Potts Print (UK) is an independent printing, packaging and direct mail company based in Cramlington, Northumberland. The company began in North Shields in 1875.

Historically, Potts Print (UK) was a publisher as well as a printer, operating under the name W. J. Potts during the years 1875 and 1910. Known publications include Bergen's Marine Engineer (1884), Pott's Mining Register and Directory for the Coal and Ironstone Trades of Great Britain and Ireland (1893) and Tynemouth Priory, by Canon Herbert S. Hicks (1910).
Beyond 1910, the company released occasional publications under the name of J. D. Potts. Known publications include Tyneside Recitations & Other Poems, by T. Campbell (1928).

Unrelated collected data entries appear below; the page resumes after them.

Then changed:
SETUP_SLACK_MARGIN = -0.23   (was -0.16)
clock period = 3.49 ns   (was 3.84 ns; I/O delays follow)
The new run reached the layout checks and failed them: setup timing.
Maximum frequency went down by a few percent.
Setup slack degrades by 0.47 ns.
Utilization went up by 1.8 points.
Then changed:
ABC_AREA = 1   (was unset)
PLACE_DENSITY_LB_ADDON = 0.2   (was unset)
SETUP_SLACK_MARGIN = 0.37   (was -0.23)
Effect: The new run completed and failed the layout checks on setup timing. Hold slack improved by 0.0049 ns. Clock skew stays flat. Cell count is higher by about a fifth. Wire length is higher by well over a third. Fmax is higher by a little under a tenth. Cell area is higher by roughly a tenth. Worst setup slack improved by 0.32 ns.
Setup of job 2053:
## auv_top
module auv_top #(
    parameter integer ADDR_WIDTH = 24,
    parameter integer ROM_SIZE = 16384,
    parameter [ADDR_WIDTH-1:0] RST_VECTOR = 'h0,
    localparam integer RomSizeWords = ROM_SIZE / 4,
    localparam integer RomWidth = $clog2(RomSizeWords)
) (
    input   logic                       clk, rst_n,
    output  logic   [RomWidth-1:0]      imem_adr,
    input   logic   [31:0]              imem_dat,
    output  logic   [ADDR_WIDTH-1:0]    wb_adr_o,
    input   logic   [15:0]              wb_dat_i,
    output  logic   [15:0]              wb_dat_o,
    output  logic   [ 1:0]              wb_sel_o,
    output  logic                       wb_we_o, wb_stb_o, wb_cyc_o,
    input   logic                       wb_ack_i, wb_stall_i
);
==> flow/config.mk <==
export PLATFORM = sky130hd
export DESIGN_NAME = auv_top
export DESIGN_NICKNAME = auv_top
export VERILOG_FILES = /design/flow/design.v
export SDC_FILE = /design/flow/constraint.sdc
export NUM_CORES = 4
export LEC_CHECK = 0
export CAP_MARGIN = 25
export CELL_PAD_IN_SITES_DETAIL_PLACEMENT = 0
export CELL_PAD_IN_SITES_GLOBAL_PLACEMENT = 0
export CORE_ASPECT_RATIO = 0.74
export CORE_MARGIN = 4
export CORE_UTILIZATION = 40
export CTS_CLUSTER_DIAMETER = 371
export CTS_CLUSTER_SIZE = 42
export GPL_ROUTABILITY_DRIVEN = 0
export GPL_TIMING_DRIVEN = 0
export HOLD_SLACK_MARGIN = 0.13
export MIN_ROUTING_LAYER = met2
export PLACE_DENSITY_LB_ADDON = 0.0
export SLEW_MARGIN = 20
export TNS_END_PERCENT = 10
==> flow/constraint.sdc <==
create_clock -name core_clock -period 8.48 [get_ports {clk}]
set_input_delay 1.6960 -clock core_clock [delete_from_list [all_inputs] [get_ports {clk}]]
set_output_delay 1.6960 -clock core_clock [all_outputs]
set_load 0.01 [all_outputs]
run.sh (not shown) runs the stock make flow with config.mk's settings and CLKGATE_MAP_FILE=.
Job 2053 is listed as incomplete: the tool reported an error in global routing (5_1_grt) and the run ended there.
Here is what was changed in the inputs of job 9929 compared with job 2053.
- removing CELL_PAD_IN_SITES_DETAIL_PLACEMENT (formerly 0)
- removing CELL_PAD_IN_SITES_GLOBAL_PLACEMENT (formerly 0)
- changing CORE_UTILIZATION from 40 to 52
- removing TNS_END_PERCENT (formerly 10)
- changing CAP_MARGIN from 25 to 20
- removing GPL_TIMING_DRIVEN (formerly 0)
- removing CTS_CLUSTER_DIAMETER (formerly 371)
- removing MIN_ROUTING_LAYER (formerly met2)
- removing CTS_CLUSTER_SIZE (formerly 42)
- removing CORE_ASPECT_RATIO (formerly 0.74)
- removing HOLD_SLACK_MARGIN (formerly 0.13)
- changing CORE_MARGIN from 4 to 2
- removing PLACE_DENSITY_LB_ADDON (formerly 0.0)
- removing GPL_ROUTABILITY_DRIVEN (formerly 0)
- changing the clock period (ns, I/O delays scaled along) from 8.48 to 6.5
==> results <==
Job 9929 ended up with a lower core box area than job 2053 did. In job 9929 the implementation ran to completion but is not tape-out ready, as the final checks report setup timing. Diff job 2053..job 9929 | cell area after synthesis | unchanged. Die size ended up 31000 µm² lower on job 9929 than on job 2053. In job 9929 relative to job 2053, number of input and output port buffers inserted had gone up by a few percent.


Setup of run A:
auv_top again, from the RTL that the note above started with.
clock: 8.26 ns
lec_check: 0
cap_margin: 30
core_margin: 2
core_utilization: 66
gpl_timing_driven: 0
hold_slack_margin: 0.04
max_routing_layer: met4
place_density_lb_addon: 0.06
slew_margin: 25
tns_end_percent: 60
Flow for run A halted at global routing (5_1_grt), error code GRT-0116.
Here is what was changed in the inputs of run B compared with run A.
- CAP_MARGIN: 30 -> 20
- CORE_UTILIZATION: 66 -> 40
- TNS_END_PERCENT: 60 -> unset
- PLACE_DENSITY_LB_ADDON: 0.06 -> unset
- MAX_ROUTING_LAYER: met4 -> unset
- GPL_TIMING_DRIVEN: 0 -> unset
- HOLD_SLACK_MARGIN: 0.04 -> unset
- SLEW_MARGIN: 25 -> 20
- the clock period (ns, I/O delays scaled along): 8.26 -> 12.0
==> comparison <==
Run B finished every step from synthesis to the final layout, and the layout passed the timing, DRC and antenna checks. Run B against run A: total instance count after detailed placement went up 376, core outline area +about 65%, total setup buffers inserted after CTS fell 21. Run B against run A: final weighted congestion in routability-driven placement lost 0.21; HPWL after detailed placement grew by 2.9%; number of buffers created by CTS shrank by about 4%; count of instances resized after the clock tree is built -102. On die size, run B does worse than run A.
--- input diff run B..run C ---
- swapping 40 for 54 in CORE_UTILIZATION
- swapping 12.0 for 11.6 in the clock period (ns, I/O delays scaled along)
Results
Length in cells of the worst reg-to-reg path delta for run C relative to run B: 1 higher. Core utilization: run C higher than run B. ~same routability-driven placement congestion ratio in run B and run C. Clock group share of total power ends up higher on run C. Re combinational group share of total power: run B and run C aren't equal, and the lower value belongs to run C. Sort run B and run C by routed length per placed instance desc -> top: run B. Fraction of standard cell area that is sequential: run C > run B. Diff run B -> run C | maximum number of pins on one net before global-route repair | down by more than 10%. | aggregate routed wire length | run C vs run B | better |. Cmp run B and run C / summed area of non-filler cells in the final layout / lower: run C.
Modified inputs, run D compared to run C
- CAP_MARGIN changed from 20 to 0
- SETUP_SLACK_MARGIN newly set to -0.67
- CTS_CLUSTER_DIAMETER newly set to 100
- CORE_UTILIZATION changed from 54 to 72
- CTS_CLUSTER_SIZE newly set to 75
- MAX_ROUTING_LAYER newly set to met4
- the clock period (ns, I/O delays scaled along) changed from 11.6 to 6.85
==> results <==
- Looking at estimated wirelength of the detail-placed design, run D sits 20 mm lower than run C does.
- | area of the core | higher: run C |
- Diff run C..run D | gate count of the mapped netlist | unchanged
- As of run D, number of core rows had fallen by more than 10% compared to run C.
- Total die size in run D vs run C: down about 25%
- In the tables for run D and run C, number of gates resized after CTS reads lower with run C.
- global routing (5_1_grt): run D exited with error
- Per the comparison of run D with run C, placer's final routability congestion estimate went up about 26%, horizontal die size went down about 13%.
Edits applied to the flow inputs when going from run D to run E:
- clearing SETUP_SLACK_MARGIN, which used to be -0.67
- clearing CTS_CLUSTER_DIAMETER, which used to be 100
- swapping 72 for 68 in CORE_UTILIZATION
- swapping 0 for 20 in CAP_MARGIN
- clearing CTS_CLUSTER_SIZE, which used to be 75
- clearing MAX_ROUTING_LAYER, which used to be met4
- swapping 6.85 for 10.1 in the clock period (ns, I/O delays scaled along)
[summary]
Across run D and run E, no clean finish was achieved.
Run E | ERROR | global routing (5_1_grt)
The post-place setup slack number comes out higher for run E vs run D.
Per the comparison of run E with run D, number of H-tree levels has increased; share of async-settable or async-resettable flops after synthesis has remained practically unchanged; number of placement rows has increased; height of the die has increased; mux cell area share after synthesis has remained practically unchanged.
Diff run D..run E | synthesized instance count | unchanged
Compared with run D, in run E die size picked up an extra about 6%; count of buffers inserted at the top-level ports has remained practically unchanged.
Power and IR drop assume default switching activity.
### config.mk
export PLATFORM = sky130hd
export DESIGN_NAME = Bicubic
export DESIGN_NICKNAME = Bicubic
export VERILOG_FILES = /design/flow/design.v
export SDC_FILE = /design/flow/constraint.sdc
export NUM_CORES = 4
export LEC_CHECK = 0
export ABC_AREA = 1
export CAP_MARGIN = 15
export CORE_MARGIN = 2
export CORE_UTILIZATION = 72
export CTS_CLUSTER_DIAMETER = 77
export CTS_CLUSTER_SIZE = 37
export MAX_ROUTING_LAYER = met4
export PLACE_DENSITY = 0.95
export SETUP_SLACK_MARGIN = 2.31
export SLEW_MARGIN = 20
export TNS_END_PERCENT = 5
### constraint.sdc
create_clock -name core_clock -period 33.1 [get_ports {CLK}]
set_input_delay 6.6200 -clock core_clock [delete_from_list [all_inputs] [get_ports {CLK}]]
set_output_delay 6.6200 -clock core_clock [all_outputs]
set_load 0.01 [all_outputs]
### design.v
module Bicubic (
    input CLK,
    input RST,
    input enable,
    input [7:0] input_data,
    output logic [13:0] iaddr,
    output logic ird,
    output logic we,
    output logic [13:0] waddr,
    output logic [7:0] output_data,
    input [6:0] V0,
    input [6:0] H0,
    input [4:0] SW,
    input [4:0] SH,
    input [5:0] TW,
    input [5:0] TH,
    output logic DONE
);
parameter  IDLE=5'd0,PRE_PROCESS=5'd1,DELTA_X=5'd2,DELTA_Y=5'd3,IN16=5'd4,
           JUDGE=5'd5,Y0_ST=5'd6,Y1_ST=5'd7,Y2_ST=5'd8,Y3_ST=5'd9,X_ST=5'd10,
           Y_ST=5'd11,WRITE=5'd12,IN4=5'd13,DONE_ST=5'd14;
reg [4:0] state,next_state,cnt;
reg [6:0] q_x, q_y;
reg [7:0] win [0:15],inter [0:3],out_reg,cal_p_n1,cal_p_0,cal_p_1,
          cal_p_2,cal_result;
reg [17:0] cal_x_fp;
reg [18:0] p_x_delta, p_y_delta;
reg [24:0] p_x, p_y;        
wire x_match, y_match;
wire [24:0] x_add_delta, y_add_delta;
wire x_match_write, y_match_write;
wire x_jump_IN4;
wire [5:0] div_a=(state==DELTA_X)?SW-'d1:SH-'d1;        
wire [23:0] div_a_temp=div_a << 18;         
wire [5:0] div_b=(state==DELTA_X)?TW-'d1:TH-'d1;
wire [23:0] div_result=div_a_temp / div_b; 
assign DONE=state==DONE_ST;
assign ird='b1;
always @(posedge CLK or posedge RST) begin
    if (RST) begin
        state<=IDLE;
        cnt<=5'd0;  
    end
    else begin
        state<=next_state;
        cnt<=(state!=next_state)?5'd0:cnt+5'd1;
    end
end
always @(*) begin
    case (state)
        IDLE:next_state=(enable)?PRE_PROCESS:IDLE;
        PRE_PROCESS:next_state=DELTA_X;
        DELTA_X:next_state=(cnt==5'd5)?DELTA_Y:DELTA_X;
        DELTA_Y:next_state=(cnt==5'd5)?IN16:DELTA_Y;
        IN16:next_state=(cnt==5'd16)?JUDGE:IN16 ;         
        JUDGE:next_state=(x_match && y_match)?WRITE:(y_match)?Y_ST:(x_match)?X_ST:Y0_ST;
        Y0_ST:next_state=Y1_ST;       
        Y1_ST:next_state=Y2_ST;       
        Y2_ST:next_state=Y3_ST;       
        Y3_ST:next_state=X_ST;        
        X_ST:next_state=WRITE;        
        Y_ST:next_state=WRITE;        
        WRITE:next_state=(q_y==TH-1'd1 && q_x==TW-1'd1)?DONE_ST:(q_x==TW-1'd1)?IN16:(x_jump_IN4)?IN4:JUDGE;
        IN4:next_state=(cnt==5'd4)?JUDGE:IN4;         
        DONE_ST:next_state=IDLE;
        default:next_state=IDLE;
    endcase
end 
always @(*) begin
    case (state)
        Y0_ST:begin
            cal_x_fp=p_x[17:0];
            cal_p_n1=win[0];   
            cal_p_0=win[1];  
            cal_p_1=win[2];  
            cal_p_2=win[3];  
        end 
        Y1_ST:begin
            cal_x_fp=p_x[17:0];
            cal_p_n1=win[4];   
            cal_p_0=win[5];  
            cal_p_1=win[6];  
            cal_p_2=win[7];  
        end 
        Y2_ST:begin
            cal_x_fp=p_x[17:0];
            cal_p_n1=win[8];   
            cal_p_0=win[9];  
            cal_p_1=win[10];  
            cal_p_2=win[11];  
        end 
        Y3_ST:begin
            cal_x_fp=p_x[17:0];
            cal_p_n1=win[12];   
            cal_p_0=win[13];  
            cal_p_1=win[14];  
            cal_p_2=win[15];  
        end 
        X_ST:begin
            cal_x_fp=p_y[17:0];
            cal_p_n1=inter[0];  
            cal_p_0=inter[1];
            cal_p_1=inter[2];
            cal_p_2=inter[3];
        end 
        Y_ST:begin
            cal_x_fp=p_x[17:0];
            cal_p_n1=inter[0];  
            cal_p_0=inter[1];
            cal_p_1=inter[2];
            cal_p_2=inter[3];
        end 
        default:begin
            cal_x_fp=p_x[17:0];
            cal_p_n1=18'd0;
            cal_p_0=18'd0;
            cal_p_1=18'd0;
            cal_p_2=18'd0;
        end 
    endcase
end
always @(*) begin
    case (state)
        IN16:begin
            we=1'b0;
            output_data=8'd0;
            waddr=14'd0;
            case (cnt)
               5'd0:iaddr=(((p_x[24:18]-2'd1)<<6)+((p_x[24:18]-2'd1)<<5)+((p_x[24:18]-2'd1)<<2))+((p_y[24:18]-2'd1));
               5'd1:iaddr=(((p_x[24:18]-2'd0)<<6)+((p_x[24:18]-2'd0)<<5)+((p_x[24:18]-2'd0)<<2))+((p_y[24:18]-2'd1));
               5'd2:iaddr=(((p_x[24:18]+2'd1)<<6)+((p_x[24:18]+2'd1)<<5)+((p_x[24:18]+2'd1)<<2))+((p_y[24:18]-2'd1));
               5'd3:iaddr=(((p_x[24:18]+2'd2)<<6)+((p_x[24:18]+2'd2)<<5)+((p_x[24:18]+2'd2)<<2))+((p_y[24:18]-2'd1));
               5'd4:iaddr=(((p_x[24:18]-2'd1)<<6)+((p_x[24:18]-2'd1)<<5)+((p_x[24:18]-2'd1)<<2))+((p_y[24:18]+2'd0));
               5'd5:iaddr=(((p_x[24:18]-2'd0)<<6)+((p_x[24:18]-2'd0)<<5)+((p_x[24:18]-2'd0)<<2))+((p_y[24:18]+2'd0));
               5'd6:iaddr=(((p_x[24:18]+2'd1)<<6)+((p_x[24:18]+2'd1)<<5)+((p_x[24:18]+2'd1)<<2))+((p_y[24:18]+2'd0));
               5'd7:iaddr=(((p_x[24:18]+2'd2)<<6)+((p_x[24:18]+2'd2)<<5)+((p_x[24:18]+2'd2)<<2))+((p_y[24:18]+2'd0));
               5'd8:iaddr=(((p_x[24:18]-2'd1)<<6)+((p_x[24:18]-2'd1)<<5)+((p_x[24:18]-2'd1)<<2))+((p_y[24:18]+2'd1));
               5'd9:iaddr=(((p_x[24:18]-2'd0)<<6)+((p_x[24:18]-2'd0)<<5)+((p_x[24:18]-2'd0)<<2))+((p_y[24:18]+2'd1));
               5'd10:iaddr=(((p_x[24:18]+2'd1)<<6)+((p_x[24:18]+2'd1)<<5)+((p_x[24:18]+2'd1)<<2))+((p_y[24:18]+2'd1));
               5'd11:iaddr=(((p_x[24:18]+2'd2)<<6)+((p_x[24:18]+2'd2)<<5)+((p_x[24:18]+2'd2)<<2))+((p_y[24:18]+2'd1));
               5'd12:iaddr=(((p_x[24:18]-2'd1)<<6)+((p_x[24:18]-2'd1)<<5)+((p_x[24:18]-2'd1)<<2))+((p_y[24:18]+2'd2));
               5'd13:iaddr=(((p_x[24:18]-2'd0)<<6)+((p_x[24:18]-2'd0)<<5)+((p_x[24:18]-2'd0)<<2))+((p_y[24:18]+2'd2));
               5'd14:iaddr=(((p_x[24:18]+2'd1)<<6)+((p_x[24:18]+2'd1)<<5)+((p_x[24:18]+2'd1)<<2))+((p_y[24:18]+2'd2));
               5'd15:iaddr=(((p_x[24:18]+2'd2)<<6)+((p_x[24:18]+2'd2)<<5)+((p_x[24:18]+2'd2)<<2))+((p_y[24:18]+2'd2));
               default:iaddr=14'd0;
            endcase
        end
        IN4:begin
            we=1'b0;
            output_data=8'd0;
            waddr=14'd0;
            case (cnt)
               5'd0:iaddr=(((p_x[24:18]+2'd2)<<6)+((p_x[24:18]+2'd2)<<5)+((p_x[24:18]+2'd2)<<2))+((p_y[24:18]-2'd1));
               5'd1:iaddr=(((p_x[24:18]+2'd2)<<6)+((p_x[24:18]+2'd2)<<5)+((p_x[24:18]+2'd2)<<2))+((p_y[24:18]+2'd0));
               5'd2:iaddr=(((p_x[24:18]+2'd2)<<6)+((p_x[24:18]+2'd2)<<5)+((p_x[24:18]+2'd2)<<2))+((p_y[24:18]+2'd1));
               5'd3:iaddr=(((p_x[24:18]+2'd2)<<6)+((p_x[24:18]+2'd2)<<5)+((p_x[24:18]+2'd2)<<2))+((p_y[24:18]+2'd2));
                default:iaddr=14'd0;
            endcase
        end
        WRITE:begin
            iaddr=14'd0;
            we=1'b1;
            output_data=out_reg;
            waddr=q_x+q_y*TW;
        end
        default:begin
            output_data=8'd0;
            we=1'b0;
            iaddr=14'd0;
            waddr=14'd0;
        end 
    endcase
end
wire signed [12:0] a, b, c, d;   
assign a=- $signed({1'b0,cal_p_n1})+$signed({1'b0,cal_p_0})+$signed({1'b0,cal_p_0,1'b0}) - $signed({1'b0,cal_p_1}) - $signed({1'b0,cal_p_1,1'b0})+$signed({1'b0,cal_p_2});
assign b=$signed({1'b0,cal_p_n1,1'b0}) - $signed({1'b0,cal_p_0}) - $signed({1'b0,cal_p_0,2'b0})+$signed({1'b0,cal_p_1,2'b0}) - $signed({1'b0,cal_p_2});
assign c=- $signed({1'b0,cal_p_n1})+$signed({1'b0,cal_p_1});
assign d=$signed({1'b0,cal_p_0,1'b0});
wire [17:0] x3, x2, x1;      
wire [35:0] x2_temp,x3_temp;
assign x1=cal_x_fp;
assign x2_temp=x1 * cal_x_fp;
assign x2=x2_temp[35:18];
assign x3_temp=x2 * cal_x_fp;
assign x3=x3_temp[35:18];
wire signed [32:0] result_ext, ax, bx, cx, dx;     
assign ax=$signed(a) * $signed({1'b0,x3});
assign bx=$signed(b) * $signed({1'b0,x2});
assign cx=$signed(c) * $signed({1'b0,x1});
assign dx=$signed({d,18'd0});
assign result_ext=$signed(ax)+$signed(bx)+$signed(cx)+$signed(dx);
assign cal_result=(result_ext[32])?8'd0:(result_ext[32:18] >= 15'd511)?8'd255:result_ext[26:19]+result_ext[18];   
assign x_match=(p_x[17:13]==5'd0)||(p_x[17:13]==5'b11111);
assign y_match=(p_y[17:13]==5'd0)||(p_y[17:13]==5'b11111);
assign x_add_delta=p_x+p_x_delta;
assign y_add_delta=p_y+p_y_delta;
assign x_match_write=(x_add_delta[17:13]==5'd0)|| (x_add_delta[17:13]==5'b11111);
assign y_match_write=(y_add_delta[17:13]==5'd0)||(y_add_delta[17:13]==5'b11111);
assign x_jump_IN4=x_match_write||(x_add_delta[24:18] > p_x[24:18]);
integer i1;
always @(posedge CLK or posedge RST) begin
    if (RST) begin
        for (i1=0; i1<16; i1=i1+1) begin
            win[i1]<=8'd0;
        end
        for (i1=0; i1<4; i1=i1+1) begin
            inter[i1]<=8'd0;
        end
        out_reg<=8'd0;
        p_x_delta<=19'd0;
        p_y_delta<=19'd0;
        p_x<=25'd0;
        p_y<=25'd0;
        q_x<=25'd0;
        q_y<=25'd0;
    end
    else begin
        case (state)
            PRE_PROCESS:begin
                p_x<={H0,18'd0};
                p_y<={V0,18'd0};
                q_x<=7'd0;
                q_y<=7'd0;
            end
            DELTA_X:p_x_delta<=div_result;
            DELTA_Y:p_y_delta<=div_result;
            IN16:begin
                case (cnt)
                   5'd1:win[00]<=input_data;
                   5'd2:win[01]<=input_data;
                   5'd3:win[02]<=input_data;
                   5'd4:win[03]<=input_data;
                   5'd5:win[04]<=input_data;
                   5'd6:win[05]<=input_data;
                   5'd7:win[06]<=input_data;
                   5'd8:win[07]<=input_data;
                   5'd9:win[08]<=input_data;
                   5'd10:win[09]<=input_data;
                   5'd11:win[10]<=input_data;
                   5'd12:win[11]<=input_data;
                   5'd13:win[12]<=input_data;
                   5'd14:win[13]<=input_data;
                   5'd15:win[14]<=input_data;
                   5'd16:win[15]<=input_data;
                endcase
            end 
            JUDGE:begin
                if (next_state==WRITE) begin
                    out_reg<=win[5];
                end
                if(next_state==Y_ST) begin
                    inter[0]<=win[4];
                    inter[1]<=win[5];
                    inter[2]<=win[6];
                    inter[3]<=win[7];
                end
                else if(next_state==X_ST) begin
                    inter[0]<=win[1];
                    inter[1]<=win[5];
                    inter[2]<=win[9];
                    inter[3]<=win[13];
                end
            end
            Y0_ST:inter[0]<=cal_result;    
            Y1_ST:inter[1]<=cal_result;
            Y2_ST:inter[2]<=cal_result;
            Y3_ST:inter[3]<=cal_result;
            X_ST:out_reg<=cal_result;
            Y_ST: out_reg<=cal_result;
            WRITE:begin
                if (q_x==(TW-'d1)) begin
                    p_x<={H0,{18'd0}};
                    q_x<='d0;
                    if (y_match_write) begin
                        p_y[24:18]<=y_add_delta[24:18]+y_add_delta[17];
                        p_y[17:0]<=25'd0;                           
                    end
                    else begin
                        p_y<=y_add_delta;
                    end
                    q_y<=q_y+'d1;
                end
                else if (x_jump_IN4) begin
                    if (x_match_write) begin
                        p_x[24:18]<=x_add_delta[24:18]+x_add_delta[17];
                        p_x[17:0]<=25'd0;                           
                    end
                    else begin
                        p_x<=x_add_delta;
                    end
                    q_x<=q_x +'d1;
                end
                else begin
                    p_x<=x_add_delta;
                    q_x<=q_x +'d1;
                end
                if (x_jump_IN4) begin
                    win[00]<=win [01];
                    win[01]<=win [02];
                    win[02]<=win [03];
                    win[04]<=win [05];
                    win[05]<=win [06];
                    win[06]<=win [07];
                    win[08]<=win [09];
                    win[09]<=win [10];
                    win[10]<=win [11];
                    win[12]<=win [13];
                    win[13]<=win [14];
                    win[14]<=win [15];
                end
            end
            IN4:begin
                case (cnt)
                   5'd1:win[03]<=input_data;     
                   5'd2:win[07]<=input_data;
                   5'd3:win[11]<=input_data;
                   5'd4:win[15]<=input_data;
                endcase
            end
        endcase
    end
end
endmodule
### run.sh
#!/bin/bash
# the make line also repeats each setting of config.mk as NAME=value (left out here)
make -C /OpenROAD-flow-scripts/flow DESIGN_CONFIG=/design/flow/config.mk WORK_HOME=/design/flow/orfs CLKGATE_MAP_FILE= finish
==> results of run 1 <==
## stage by stage
| stage | util | hold slack [ns] | instance area [um2] |
|---|---|---|---|
| 2_1_floorplan | - | 0.4530 | 80310 |
| 3_5_place_dp | 0.8044 | 0.4784 | 88780 |
| 4_1_cts | 0.8282 | 0.5070 | 91400 |
| 3_3_place_gp | 0.8044 | 0.4682 | 88770 |
## layer usage
layer / track usage / GRT overflow
met1: 0.8399 / 279
met2: 0.9798 / 1483
met3: 0.8249 / 283
met4: 0.8624 / 618
met5: - / -
## what timing repair did
item	4_1_cts
endpoints found under the setup margin	17
gates resized	219
buffers inserted	150
cloned	2
pin swaps	145
==> ci_impl_report.md, run 1 <==
### Metrics collected by this job

| Metric | Value |
|---|---|
| Most frequently used flop master after synthesis | `dfrtp_1` |
| Port bufs | `84` |
| Estimated wirelength of the detail-placed design | `235.8 mm` |
| Yosys top cell by instances | `inv_1` |
| Synth Instances | `10620` |
| Status | `stopped before the end` |
| Biggest combinational cell group after synthesis | `adder cells` |
| Synthesis area per yosys | `79840 um2` |
| Fraction of the yosys area taken by sequential cells | `0.08745` |
| Stage where the flow stopped | `5_1_grt` |
| Number of standard cells reported by yosys | `10620` |
| Floorplan-stage core utilization | `0.7234` |
| Fraction of post-synthesis cell area in the top cell type by area | `0.3059` |
| Most frequent cells after synthesis | `inv_1, nand2_1, fa_1, nor2_1, ha_1` |
| Post-Syn Area | `79840 um2` |
| Total instance count after detailed placement | `12810` |
| Root Buffer | `clkbuf_16` |
| Synthesized-area fraction occupied by adder cells | `0.4335` |
| Number of buffers added to fix hold violations after cts | `0` |
| Area fraction in mux cells | `0.002382` |
| Cell type with the largest total area after synthesis | `fa_1` |
| Synthesized flop and latch total | `279` |
| Global-route congestion overflow total | `2663` |
| Number of enable flip-flop cells | `0` |
| Row Count | `122` |
| CTS H-tree lvls | `1` |
| Fraction of the mapped netlist area in simple logic gates | `0.2071` |
| Number of sinks handled by clock tree synthesis | `279` |
| XOR/XNOR share of the synthesized area | `0.03796` |
| DIE AREA | `113600 um2` |
| Async S/R FF share, synth | `1.000` |
| Clock Tree Buf Depth | `3` |
| Main area contributors after synthesis | `fa_1, ha_1, inv_1, nand2_1, dfrtp_1` |
| Total GRT Usage | `0.8813` |
| Net count entering floorplan | `12700` |
| First logged error message | `[ERROR GRT-0116] Global routing finished with congestion. Check the congestion regions in the DRC Viewer.` |
| Height of the chip | `337 um` |
| IO Pins | `86` |
| Post-synth cell types | `84` |
| Setup slack after placement | `-9.431 ns` |
| Global placer's final weighted congestion | `1.126` |
| Count of synthesis-stage warnings from yosys | `4` |
| Die width | `337 um` |
| CTS buffer count | `17` |
| Mapped Avg Cell Area | `7.520 um2` |
| Complex-gate fraction of the synthesized area | `0.09746` |
| Core Region | `110400 um2` |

As of May 2012, Potts Print (UK) had carbon offset its entire operation and was a certified Carbon Balanced Publication Printing Company.

== History ==

In 1875, William John Potts established W. J. Potts & Son and began trading from the Atlas Printing and Publishing Works on the corner of Union and Camden Street, North Shields. John Dryden Potts was running the company in 1910, renaming it John D Potts and moving to Little Bedford Street, North Shields. His son George joined the company in 1930. The company survived both world wars, although it ceased trading for a period between 1939 and 1945 as the proprietor and staff were called up for military service. The business was incorporated as Potts Printers Limited in 1954, with George Potts as managing director. Stuart Couch, future chairman, joined as an apprentice compositor in 1950, becoming general manager in 1965 and works director in 1970. In the mid-1970s, Stuart Couch was appointed managing director and the company relocated to Waterville Road, North Shields. The current chairman and chief executive, Michael Sandford-Couch, son of Stuart, joined the company in 1985 and took control in 1995. In 2006 the company moved to a new 100,000 sqft HQ and print facility named Atlas House, in Nelson Park, Cramlington, where it is currently trading. In 2010 the company was rebranded as Potts Print (UK) Ltd. On 1 May 2012, the company achieved Carbon Balanced Publication Printing Company status.

== Expansion ==

Since becoming Potts Print (UK), the company has continued to invest in equipment and human resources. The number of employees grew from 120 to 165 people between October 2010 and June 2011. During that time the company invested over £1.3million in a third Roland 700 B1 printing press, as well as a Xerox 4112 digital press and a Buhrs BB300 envelope enclosing machine for its direct mail division. Turnover in 2010 was £12million, with a projected £15million for 2011.

== Environmental awareness ==

The printing industry has a number of environmental standards that some printing companies choose to comply with. Potts Print (UK) is accredited with the following standards: ISO 14001 - Environmental Management System, FSC - Forest Stewardship Council, PEFC - Programme for the Endorsement of Forest Certification.

== Accreditations and memberships ==

Potts Print (UK) holds accreditations from ISO 9001 - Quality Management System, OHSAS 18001 - Occupational Health & Safety, and the BRC - British Retail Consortium Approved

It is also a member of the professional organisations: NECC - North East Chamber of Commerce, NEPA - North East Publicity Association, IOM3 - Institute of Packaging. The company was previously a member of the DMA - Direct Marketing Association, but despite no longer being a member, continues to advertise itself as a member.